■ **What the task requires**:
After counting the lines below that hold the word "buffers", reply with the count and nothing else.

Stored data
#####
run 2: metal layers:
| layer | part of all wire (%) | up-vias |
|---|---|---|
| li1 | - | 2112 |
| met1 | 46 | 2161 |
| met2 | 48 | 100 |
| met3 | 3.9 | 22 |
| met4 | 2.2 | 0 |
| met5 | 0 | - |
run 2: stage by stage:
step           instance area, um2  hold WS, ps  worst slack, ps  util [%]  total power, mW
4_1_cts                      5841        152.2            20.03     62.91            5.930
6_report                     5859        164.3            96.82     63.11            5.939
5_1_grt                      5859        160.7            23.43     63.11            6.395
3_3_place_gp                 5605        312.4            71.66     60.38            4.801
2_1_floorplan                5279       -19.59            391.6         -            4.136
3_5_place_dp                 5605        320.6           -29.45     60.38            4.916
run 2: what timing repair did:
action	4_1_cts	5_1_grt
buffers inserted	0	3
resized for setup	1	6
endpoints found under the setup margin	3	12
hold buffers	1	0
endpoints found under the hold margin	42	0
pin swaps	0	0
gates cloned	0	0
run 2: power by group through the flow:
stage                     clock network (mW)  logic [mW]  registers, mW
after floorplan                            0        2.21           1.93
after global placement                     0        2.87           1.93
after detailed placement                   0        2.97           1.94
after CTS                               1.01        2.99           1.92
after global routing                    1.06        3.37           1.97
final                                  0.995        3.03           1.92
File: src/rtl/serial_mag_comp.sv
// serial_mag_comp: MSB-first digit-serial magnitude comparator (g/e/l).
// Optional SERIAL_MAG_COMP_EARLY_EXIT_EN ends a run at the first differing digit.
module serial_mag_comp #(
  parameter int WIDTH = 6,
  parameter int DIGIT = 1
) (
  input  logic             clk,
  input  logic             rst_n,
  input  logic             start,
  input  logic             sgn,
  input  logic [WIDTH-1:0] a,
  input  logic [WIDTH-1:0] b,
  output logic             busy,
  output logic             done,
  output logic             g,
  output logic             e,
  output logic             l
);

  localparam int N  = WIDTH / DIGIT;
  localparam int CW = (N > 1) ? $clog2(N) : 1;
  localparam logic [CW-1:0] LAST = CW'(N - 1);

  if (WIDTH < 2 || (WIDTH % DIGIT) != 0) begin : g_bad_cfg
    $error("serial_mag_comp: WIDTH must be >= 2 and a multiple of DIGIT");
  end

  typedef enum logic {IDLE, RUN} state_t;

  state_t           state, state_n;
  logic [WIDTH-1:0] ra, rb, ra_n, rb_n, msk;
  logic [CW-1:0]    cnt, cnt_n;
  logic [DIGIT-1:0] sa, sb;
  logic             gi, ei, gi_n, ei_n;
  logic             g_n, e_n, l_n, done_n;
  logic             step_g, step_e, fin;

  // Signed mode flips the MSB so plain unsigned digit compares order correctly.
  assign msk    = {sgn, {(WIDTH-1){1'b0}}};
  assign sa     = ra[WIDTH-1 -: DIGIT];
  assign sb     = rb[WIDTH-1 -: DIGIT];
  assign step_g = gi | (ei & (sa > sb));
  assign step_e = ei & (sa == sb);
  assign busy   = (state == RUN);

`ifdef SERIAL_MAG_COMP_EARLY_EXIT_EN
  assign fin = (cnt == '0) || !step_e;
`else
  assign fin = (cnt == '0);
`endif

  // Next-state and datapath update: load on start, one digit per RUN cycle.
  always_comb begin
    state_n = state;
    ra_n    = ra;
    rb_n    = rb;
    cnt_n   = cnt;
    gi_n    = gi;
    ei_n    = ei;
    g_n     = g;
    e_n     = e;
    l_n     = l;
    done_n  = 1'b0;
    unique case (state)
      IDLE: begin
        if (start) begin
          ra_n    = a ^ msk;
          rb_n    = b ^ msk;
          gi_n    = 1'b0;
          ei_n    = 1'b1;
          cnt_n   = LAST;
          state_n = RUN;
        end
      end
      RUN: begin
        ra_n  = ra << DIGIT;
        rb_n  = rb << DIGIT;
        gi_n  = step_g;
        ei_n  = step_e;
        cnt_n = cnt - CW'(1);
        if (fin) begin
          g_n     = step_g;
          e_n     = step_e;
          l_n     = ~step_g & ~step_e;
          done_n  = 1'b1;
          state_n = IDLE;
        end
      end
      default: state_n = IDLE;
    endcase
  end

  // State and datapath registers; reset discards any run in flight.
  always_ff @(posedge clk or negedge rst_n) begin
    if (!rst_n) begin
      state <= IDLE;
      ra    <= '0;
      rb    <= '0;
      cnt   <= '0;
      gi    <= 1'b0;
      ei    <= 1'b0;
      g     <= 1'b0;
      e     <= 1'b0;
      l     <= 1'b0;
      done  <= 1'b0;
    end else begin
      state <= state_n;
      ra    <= ra_n;
      rb    <= rb_n;
      cnt   <= cnt_n;
      gi    <= gi_n;
      ei    <= ei_n;
      g     <= g_n;
      e     <= e_n;
      l     <= l_n;
      done  <= done_n;
    end
  end

endmodule

File: config.mk
export PLATFORM = sky130hd
export DESIGN_NAME = serial_mag_comp
export DESIGN_NICKNAME = d
export VERILOG_FILES = /design/src/rtl/serial_mag_comp.sv
export SDC_FILE = /design/constraint.sdc
export NUM_CORES = 1
export LEC_CHECK = 0
export ABC_AREA = 1
export CAP_MARGIN = 10
export CORE_UTILIZATION = 35
export CTS_BUF_LIST = sky130_fd_sc_hd__clkbuf_16
export DETAILED_ROUTE_END_ITERATION = 7
export PLACE_DENSITY = 0.68
export SYNTH_ARGS = -nofsm -noshare
export SYNTH_HDL_FRONTEND = slang
export SYNTH_SLANG_ARGS = --single-unit
File: constraint.sdc
create_clock -name clk -period 2.4 [get_ports clk]
set_clock_uncertainty 0.15 [all_clocks]
set_input_delay 0.6 -clock clk [delete_from_list [all_inputs] [get_ports clk]]
set_output_delay 0.6 -clock clk [all_outputs]
set_load 0.03 [all_outputs]
# Yosys cells after proc, flatten, opt, wreduce, memory -nomap -nowiden
# Index checks and enable logic that the tools add are counted.
classes:
  muxes: 15
  n_eq_ne: 2
  n_reduce_logical: 2
  n_lt_le_gt_ge: 1
  bitwise_logic: 9
  add_sub_neg: 1
op_table:
  columns: ["cell", "n"]
  rows:
  - ["6-bit case mux with 2 select lines", 2]
  - ["6-bit two-way mux", 2]
  - ["6-bit bitwise XOR", 2]
  - ["1-bit two-way mux", 6]
  - ["1-bit case mux with 2 select lines", 3]
  - ["3-bit case mux with 2 select lines", 1]
  - ["1-bit AND", 3]
  - ["3-bit logical NOT", 1]
  - ["3-bit two-way mux", 1]
  - ["1-bit inverter", 3]
  - ["3-bit by 1-bit subtractor with 3-bit output (second input constant)", 1]
  - ["2-bit != test (second input constant)", 1]
  - ["2-bit AND reduction", 1]
  - ["1-bit == test", 1]
  - ["1-bit > comparator", 1]
  - ["1-bit bitwise OR", 1]
word_totals:
  wordCells: 40
  regBits: 22
  output_inout_bits: 5
  in_bits: 16

# Depth between registers and ports, before layout
# Gate-level depths: netlist (run 1).
logic_depth:
  depth_word: 5
  mapped_depth: 6
  depth_no_buf: 6

# Least setup slack after synthesis (run 1)
# No wires, ideal clock.
synth_timing:
  kind: "flip-flop to flip-flop"
  start: "register state (netlist: busy)"
  end: "register rb[1]"
  period_less_slack_ns: 1.277
  slack_ns: 1.123
  t_arrival_ns: 1.058
  required_time_ns: 2.182
  setup_time_ns: 0.068
  path_stages_with_launch: 6
  n_path_buf: 2
  cell_sequence: "dfrtp_1 -> buf_6 -> nor2_4 -> buf_6 -> nand2_1 -> nand3_1"
synth_via:
  elab_chain_len: 2
  elab_cells_between_ends: 3
  cone_classes: "1 x eq/ne; 1 x mux; 1 x bitwise"
synth_rtl:
  columns: ["item", "line", "rtl"]
  rows:
  - ["start: declaration", "30", "state_t state, state_n;"]
  - ["start signal: assignment", "107", "state <= state_n;"]
  - ["1-bit inverter", null, null]
  - ["6-bit case mux with 2 select lines or 2-bit != test (tied branches)", null, null]
  - ["end signal: assignment", "109", "rb <= rb_n;"]
  - ["end: declaration", "31", "logic [WIDTH-1:0] ra, rb, ra_n, rb_n, msk;"]
# Several ways; a longest one is shown, not always the timed one.
# A chain may end at the register's enable or synchronous reset.

# Worst setup path after layout (run 1)
layout_timing:
  start: "register state (netlist: busy)"
  end: "output port busy"
layout_rtl:
  columns: ["item", "line", "rtl"]
  rows:
  - ["end: declaration", "13", "output logic busy,"]
# No word-level cell between the ends.

==> results of run 1 <==
==> cells by family after synthesis <==
logic type      share of synthesized area
fa+ha+maj                          0.0377
compound gates                     0.0402
flops                               0.553
simple gates                        0.296
buf+inv                            0.0729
#####
■ **Exercise solution**:
2